** Opening AVAILABLE RECORDS block **

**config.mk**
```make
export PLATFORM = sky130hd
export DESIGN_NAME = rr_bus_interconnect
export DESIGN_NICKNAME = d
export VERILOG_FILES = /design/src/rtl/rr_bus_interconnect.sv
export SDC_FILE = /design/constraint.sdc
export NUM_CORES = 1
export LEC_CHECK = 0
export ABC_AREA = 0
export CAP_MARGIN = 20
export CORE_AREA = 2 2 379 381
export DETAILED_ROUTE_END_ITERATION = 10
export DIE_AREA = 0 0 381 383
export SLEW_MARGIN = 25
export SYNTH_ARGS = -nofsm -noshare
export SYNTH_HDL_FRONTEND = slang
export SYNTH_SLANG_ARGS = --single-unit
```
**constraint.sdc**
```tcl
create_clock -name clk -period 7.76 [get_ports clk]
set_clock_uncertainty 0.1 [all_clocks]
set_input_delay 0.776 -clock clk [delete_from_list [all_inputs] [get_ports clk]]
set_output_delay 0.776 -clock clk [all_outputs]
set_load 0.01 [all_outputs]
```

** Closing AVAILABLE RECORDS block **

Read the data above. Pull out each line in which the string "constraint" appears.

ANSWER BOX:
export SDC_FILE = /design/constraint.sdc
**constraint.sdc**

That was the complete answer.